Misaligned reads create false positive SNPs or incorrect frequencies. Most alignment
algorithms assign quality scores to a mapping based on the read alignment with the
reference. These mapping scores indicate the likelihood of a read originating from the
suggested position on the reference. The mapping quality score takes into account the
inserts, deletions, and substitutions necessary for alignment at a particular position.
The number of reads at a genomic position also determines the confidence of a found SNP.
Greater sequencing depth leads to higher SNP calling accuracy.
The ploidy of the sample determines the number of nucleotide inferences necessary to
conclude the underlying genotype.
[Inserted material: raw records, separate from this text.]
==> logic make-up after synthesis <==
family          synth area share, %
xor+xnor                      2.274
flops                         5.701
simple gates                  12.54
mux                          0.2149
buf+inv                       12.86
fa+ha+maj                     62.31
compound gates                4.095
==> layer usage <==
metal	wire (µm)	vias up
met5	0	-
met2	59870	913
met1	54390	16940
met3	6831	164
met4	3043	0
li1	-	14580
When haploid, the algorithm does not assume the
probability of seeing a heterozygote.
Some sequencers exhibit inaccurate representations of homopolymers (e.g. AAAAAA) and
their immediate neighbors due to limitations in the technology. Such regions are also
handled by the SNP detection algorithm.
The SNP/Indel pipeline is capable of detecting three types of variants: substitutions or mutations,
deletions, and insertions. Substitutions consist of one or more nucleotide substitutions occurring at
certain genomic positions. Deletions are one or more nucleotide deletions occurring at a given
location. A deletion event is represented as a change from one or more consecutive nucleotides to a
gap (no bases). Insertions are one or multiple consecutive nucleotide insertions occurring at a given
location.
The pipeline can process data in single- or multi-sample mode. In the default multi-sample mode,
low-confidence calls occurring in multiple samples increase the confidence of the SNP call.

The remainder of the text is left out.